Which lines below include "first"? Copy them all.

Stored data

# # #

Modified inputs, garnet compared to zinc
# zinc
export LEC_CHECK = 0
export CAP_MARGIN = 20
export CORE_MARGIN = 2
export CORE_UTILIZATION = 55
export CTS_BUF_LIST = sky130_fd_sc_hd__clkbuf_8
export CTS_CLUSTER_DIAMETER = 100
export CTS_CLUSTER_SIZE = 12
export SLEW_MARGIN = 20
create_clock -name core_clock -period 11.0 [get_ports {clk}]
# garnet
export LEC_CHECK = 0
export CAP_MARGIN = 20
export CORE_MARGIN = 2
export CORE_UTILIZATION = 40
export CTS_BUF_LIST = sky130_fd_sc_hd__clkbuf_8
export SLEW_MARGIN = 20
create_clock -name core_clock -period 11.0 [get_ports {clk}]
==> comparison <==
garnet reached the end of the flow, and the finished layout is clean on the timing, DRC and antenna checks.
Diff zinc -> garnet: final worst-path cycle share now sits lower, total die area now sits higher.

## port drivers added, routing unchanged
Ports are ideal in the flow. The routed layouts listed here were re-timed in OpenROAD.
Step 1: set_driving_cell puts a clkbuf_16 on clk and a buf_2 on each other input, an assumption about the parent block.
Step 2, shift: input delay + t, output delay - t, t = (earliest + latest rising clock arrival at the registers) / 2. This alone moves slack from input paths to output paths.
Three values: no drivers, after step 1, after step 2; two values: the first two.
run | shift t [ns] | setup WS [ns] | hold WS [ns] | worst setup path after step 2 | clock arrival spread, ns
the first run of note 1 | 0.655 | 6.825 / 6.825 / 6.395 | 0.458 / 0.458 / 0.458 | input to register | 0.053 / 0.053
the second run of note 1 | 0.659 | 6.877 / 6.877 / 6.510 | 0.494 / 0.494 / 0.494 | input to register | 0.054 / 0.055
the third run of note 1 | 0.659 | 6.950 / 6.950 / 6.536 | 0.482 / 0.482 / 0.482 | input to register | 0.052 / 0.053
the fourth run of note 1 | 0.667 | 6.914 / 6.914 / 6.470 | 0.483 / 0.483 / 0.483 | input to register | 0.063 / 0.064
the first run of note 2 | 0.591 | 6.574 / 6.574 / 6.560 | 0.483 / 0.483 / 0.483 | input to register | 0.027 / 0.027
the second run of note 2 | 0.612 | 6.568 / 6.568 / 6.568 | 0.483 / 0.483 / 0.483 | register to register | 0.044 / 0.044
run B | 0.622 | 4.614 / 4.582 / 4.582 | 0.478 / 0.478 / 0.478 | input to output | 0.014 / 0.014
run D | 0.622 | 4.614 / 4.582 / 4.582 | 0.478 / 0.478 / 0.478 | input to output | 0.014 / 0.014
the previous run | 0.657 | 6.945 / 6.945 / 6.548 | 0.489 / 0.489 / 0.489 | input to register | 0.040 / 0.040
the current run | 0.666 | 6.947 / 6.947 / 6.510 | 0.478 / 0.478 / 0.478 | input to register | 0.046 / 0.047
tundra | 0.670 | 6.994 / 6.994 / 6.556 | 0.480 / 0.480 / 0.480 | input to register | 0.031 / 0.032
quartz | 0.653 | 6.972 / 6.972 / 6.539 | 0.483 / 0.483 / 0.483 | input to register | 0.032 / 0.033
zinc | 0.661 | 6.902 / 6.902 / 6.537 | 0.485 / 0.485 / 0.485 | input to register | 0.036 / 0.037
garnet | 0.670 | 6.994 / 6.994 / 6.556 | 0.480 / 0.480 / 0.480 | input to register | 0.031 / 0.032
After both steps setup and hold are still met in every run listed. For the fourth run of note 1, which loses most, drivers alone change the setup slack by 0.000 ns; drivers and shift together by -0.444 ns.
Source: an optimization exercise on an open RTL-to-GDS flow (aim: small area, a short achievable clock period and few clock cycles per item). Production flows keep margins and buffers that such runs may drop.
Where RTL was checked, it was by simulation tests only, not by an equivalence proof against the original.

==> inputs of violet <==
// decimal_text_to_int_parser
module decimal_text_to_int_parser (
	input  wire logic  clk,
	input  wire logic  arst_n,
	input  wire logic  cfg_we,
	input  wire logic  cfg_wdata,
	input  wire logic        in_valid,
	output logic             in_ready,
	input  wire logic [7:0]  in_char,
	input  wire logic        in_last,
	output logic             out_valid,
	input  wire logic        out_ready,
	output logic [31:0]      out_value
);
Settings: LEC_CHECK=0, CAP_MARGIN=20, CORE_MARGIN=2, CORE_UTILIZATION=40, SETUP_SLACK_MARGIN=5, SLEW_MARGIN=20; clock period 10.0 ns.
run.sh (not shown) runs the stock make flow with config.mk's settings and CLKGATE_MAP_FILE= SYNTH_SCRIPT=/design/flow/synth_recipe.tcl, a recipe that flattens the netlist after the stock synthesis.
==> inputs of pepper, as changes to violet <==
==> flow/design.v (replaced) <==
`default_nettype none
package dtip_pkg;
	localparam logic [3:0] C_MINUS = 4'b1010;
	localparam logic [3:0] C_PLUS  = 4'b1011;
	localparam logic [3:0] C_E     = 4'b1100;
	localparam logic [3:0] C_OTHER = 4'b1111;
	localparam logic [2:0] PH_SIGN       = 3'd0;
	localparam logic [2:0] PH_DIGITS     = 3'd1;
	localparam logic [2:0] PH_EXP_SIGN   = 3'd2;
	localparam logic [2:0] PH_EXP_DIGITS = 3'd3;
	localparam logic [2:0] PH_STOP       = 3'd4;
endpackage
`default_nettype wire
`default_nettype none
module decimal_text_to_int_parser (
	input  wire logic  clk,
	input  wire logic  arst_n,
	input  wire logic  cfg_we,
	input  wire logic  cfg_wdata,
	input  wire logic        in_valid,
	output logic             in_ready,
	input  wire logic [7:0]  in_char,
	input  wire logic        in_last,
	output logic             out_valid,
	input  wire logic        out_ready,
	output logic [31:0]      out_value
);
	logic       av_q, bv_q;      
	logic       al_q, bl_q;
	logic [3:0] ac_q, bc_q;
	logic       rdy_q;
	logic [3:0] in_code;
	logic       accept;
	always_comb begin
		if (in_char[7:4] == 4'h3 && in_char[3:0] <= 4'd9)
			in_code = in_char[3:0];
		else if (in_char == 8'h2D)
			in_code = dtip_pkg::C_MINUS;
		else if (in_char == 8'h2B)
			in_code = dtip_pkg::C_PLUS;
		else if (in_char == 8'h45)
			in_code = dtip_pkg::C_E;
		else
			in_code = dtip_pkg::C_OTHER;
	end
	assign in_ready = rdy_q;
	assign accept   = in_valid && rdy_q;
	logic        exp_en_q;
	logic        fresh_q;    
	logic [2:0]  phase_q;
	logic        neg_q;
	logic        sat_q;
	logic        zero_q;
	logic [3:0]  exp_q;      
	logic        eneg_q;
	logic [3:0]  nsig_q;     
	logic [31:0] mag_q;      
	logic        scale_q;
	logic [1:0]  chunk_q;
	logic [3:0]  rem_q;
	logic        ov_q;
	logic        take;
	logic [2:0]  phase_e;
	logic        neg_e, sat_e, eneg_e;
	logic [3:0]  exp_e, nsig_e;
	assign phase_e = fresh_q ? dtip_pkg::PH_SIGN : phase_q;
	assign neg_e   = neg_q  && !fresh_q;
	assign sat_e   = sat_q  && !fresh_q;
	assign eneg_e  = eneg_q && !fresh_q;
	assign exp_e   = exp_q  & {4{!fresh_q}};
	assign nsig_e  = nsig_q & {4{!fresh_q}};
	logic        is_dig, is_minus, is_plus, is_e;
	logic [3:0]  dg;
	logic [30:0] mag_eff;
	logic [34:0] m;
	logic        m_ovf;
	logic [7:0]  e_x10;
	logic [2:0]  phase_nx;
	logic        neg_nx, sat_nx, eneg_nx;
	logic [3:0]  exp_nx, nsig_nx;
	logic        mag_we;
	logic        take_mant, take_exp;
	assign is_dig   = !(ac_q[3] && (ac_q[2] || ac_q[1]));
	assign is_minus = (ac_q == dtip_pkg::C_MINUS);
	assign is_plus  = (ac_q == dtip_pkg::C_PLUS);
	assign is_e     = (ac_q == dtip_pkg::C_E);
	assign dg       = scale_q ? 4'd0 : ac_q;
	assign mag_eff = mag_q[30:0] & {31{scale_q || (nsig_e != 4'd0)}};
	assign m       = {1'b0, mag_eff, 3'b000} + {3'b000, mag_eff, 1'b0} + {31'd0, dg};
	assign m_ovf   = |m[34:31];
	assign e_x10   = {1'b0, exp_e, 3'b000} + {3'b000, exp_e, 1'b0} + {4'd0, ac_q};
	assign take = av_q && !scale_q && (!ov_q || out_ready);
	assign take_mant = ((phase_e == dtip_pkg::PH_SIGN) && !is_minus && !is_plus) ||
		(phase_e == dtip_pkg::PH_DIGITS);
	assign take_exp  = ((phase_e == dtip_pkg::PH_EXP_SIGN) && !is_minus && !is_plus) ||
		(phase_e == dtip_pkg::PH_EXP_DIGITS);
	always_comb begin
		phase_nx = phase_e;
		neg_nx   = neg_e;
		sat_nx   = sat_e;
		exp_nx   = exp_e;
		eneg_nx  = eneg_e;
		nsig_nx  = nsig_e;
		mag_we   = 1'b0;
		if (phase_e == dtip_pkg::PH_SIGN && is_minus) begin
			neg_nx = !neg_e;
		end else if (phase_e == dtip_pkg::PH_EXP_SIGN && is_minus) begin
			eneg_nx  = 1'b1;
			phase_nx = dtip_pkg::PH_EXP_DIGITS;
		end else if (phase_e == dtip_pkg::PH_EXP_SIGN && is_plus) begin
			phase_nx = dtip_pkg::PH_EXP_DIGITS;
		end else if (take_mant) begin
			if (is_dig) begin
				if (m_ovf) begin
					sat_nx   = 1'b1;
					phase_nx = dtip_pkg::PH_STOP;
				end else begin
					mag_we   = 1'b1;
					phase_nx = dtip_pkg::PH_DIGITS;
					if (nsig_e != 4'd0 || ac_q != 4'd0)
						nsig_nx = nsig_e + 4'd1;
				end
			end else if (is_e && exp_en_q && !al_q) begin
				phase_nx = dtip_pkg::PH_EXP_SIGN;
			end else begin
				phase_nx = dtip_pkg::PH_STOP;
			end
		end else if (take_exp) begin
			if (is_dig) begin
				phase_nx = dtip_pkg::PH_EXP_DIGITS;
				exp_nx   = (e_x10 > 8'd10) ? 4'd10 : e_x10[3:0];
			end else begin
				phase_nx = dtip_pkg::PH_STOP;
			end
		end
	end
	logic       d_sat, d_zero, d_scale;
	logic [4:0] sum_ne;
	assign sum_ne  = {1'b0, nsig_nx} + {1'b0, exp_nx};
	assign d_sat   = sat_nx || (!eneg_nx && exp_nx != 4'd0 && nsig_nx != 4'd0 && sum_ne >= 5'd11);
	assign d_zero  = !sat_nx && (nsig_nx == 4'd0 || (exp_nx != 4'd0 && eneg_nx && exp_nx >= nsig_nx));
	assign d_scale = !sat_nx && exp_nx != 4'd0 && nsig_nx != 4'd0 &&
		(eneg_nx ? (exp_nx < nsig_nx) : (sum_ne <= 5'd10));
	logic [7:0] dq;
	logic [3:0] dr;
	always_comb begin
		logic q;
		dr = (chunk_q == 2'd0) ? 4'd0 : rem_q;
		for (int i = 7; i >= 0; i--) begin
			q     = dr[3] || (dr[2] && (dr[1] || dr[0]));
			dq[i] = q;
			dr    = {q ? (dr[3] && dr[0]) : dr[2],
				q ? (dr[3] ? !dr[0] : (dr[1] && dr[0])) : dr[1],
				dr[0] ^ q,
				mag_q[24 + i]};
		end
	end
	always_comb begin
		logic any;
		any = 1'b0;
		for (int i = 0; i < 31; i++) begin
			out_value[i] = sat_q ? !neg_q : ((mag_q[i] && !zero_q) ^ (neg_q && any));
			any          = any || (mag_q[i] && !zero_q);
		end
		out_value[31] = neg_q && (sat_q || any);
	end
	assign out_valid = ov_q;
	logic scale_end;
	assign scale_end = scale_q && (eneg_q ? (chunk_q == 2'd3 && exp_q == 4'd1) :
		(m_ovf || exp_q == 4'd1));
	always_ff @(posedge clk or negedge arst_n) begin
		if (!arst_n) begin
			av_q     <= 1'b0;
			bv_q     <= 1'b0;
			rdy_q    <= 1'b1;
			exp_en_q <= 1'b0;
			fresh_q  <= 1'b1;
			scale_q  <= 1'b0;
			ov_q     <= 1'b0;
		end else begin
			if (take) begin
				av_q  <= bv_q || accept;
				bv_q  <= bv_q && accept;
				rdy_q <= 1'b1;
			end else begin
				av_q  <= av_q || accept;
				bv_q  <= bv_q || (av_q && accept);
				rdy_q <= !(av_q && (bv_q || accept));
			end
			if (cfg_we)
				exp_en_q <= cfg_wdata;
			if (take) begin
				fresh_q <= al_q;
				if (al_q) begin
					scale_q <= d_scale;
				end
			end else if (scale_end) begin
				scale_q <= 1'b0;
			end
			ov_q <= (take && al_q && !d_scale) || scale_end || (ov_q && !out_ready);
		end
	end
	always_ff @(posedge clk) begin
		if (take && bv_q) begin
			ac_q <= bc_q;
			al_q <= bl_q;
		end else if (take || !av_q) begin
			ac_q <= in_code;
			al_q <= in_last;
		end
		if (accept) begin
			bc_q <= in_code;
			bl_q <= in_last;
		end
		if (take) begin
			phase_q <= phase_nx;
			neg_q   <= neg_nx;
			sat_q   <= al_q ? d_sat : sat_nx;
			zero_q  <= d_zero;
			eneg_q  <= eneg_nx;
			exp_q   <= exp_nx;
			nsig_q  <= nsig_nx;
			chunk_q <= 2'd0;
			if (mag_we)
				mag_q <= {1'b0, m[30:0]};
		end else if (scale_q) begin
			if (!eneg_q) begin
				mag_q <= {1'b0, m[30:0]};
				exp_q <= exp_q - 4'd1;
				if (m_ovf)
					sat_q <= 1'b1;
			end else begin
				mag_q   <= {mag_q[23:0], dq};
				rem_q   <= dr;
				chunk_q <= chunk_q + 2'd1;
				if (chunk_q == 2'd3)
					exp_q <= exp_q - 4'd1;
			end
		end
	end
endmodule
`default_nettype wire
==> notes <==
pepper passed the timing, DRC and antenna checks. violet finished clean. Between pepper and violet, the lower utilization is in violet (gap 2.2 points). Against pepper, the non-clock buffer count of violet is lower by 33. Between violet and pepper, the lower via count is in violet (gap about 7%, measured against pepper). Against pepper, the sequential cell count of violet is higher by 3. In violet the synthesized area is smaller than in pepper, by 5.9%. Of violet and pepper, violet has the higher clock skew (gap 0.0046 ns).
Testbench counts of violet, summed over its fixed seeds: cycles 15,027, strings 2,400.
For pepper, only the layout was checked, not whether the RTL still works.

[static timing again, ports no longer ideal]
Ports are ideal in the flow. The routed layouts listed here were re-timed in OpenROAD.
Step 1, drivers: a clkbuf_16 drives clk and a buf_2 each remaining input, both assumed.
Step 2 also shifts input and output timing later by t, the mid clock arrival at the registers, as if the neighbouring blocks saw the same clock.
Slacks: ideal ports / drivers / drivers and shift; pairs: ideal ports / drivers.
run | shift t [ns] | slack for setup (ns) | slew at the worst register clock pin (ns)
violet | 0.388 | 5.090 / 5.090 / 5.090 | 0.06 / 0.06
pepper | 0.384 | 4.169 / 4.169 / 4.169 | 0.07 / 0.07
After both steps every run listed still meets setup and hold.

# # #

Worked solution:
Three values: no drivers, after step 1, after step 2; two values: the first two.
the first run of note 1 | 0.655 | 6.825 / 6.825 / 6.395 | 0.458 / 0.458 / 0.458 | input to register | 0.053 / 0.053
the first run of note 2 | 0.591 | 6.574 / 6.574 / 6.560 | 0.483 / 0.483 / 0.483 | input to register | 0.027 / 0.027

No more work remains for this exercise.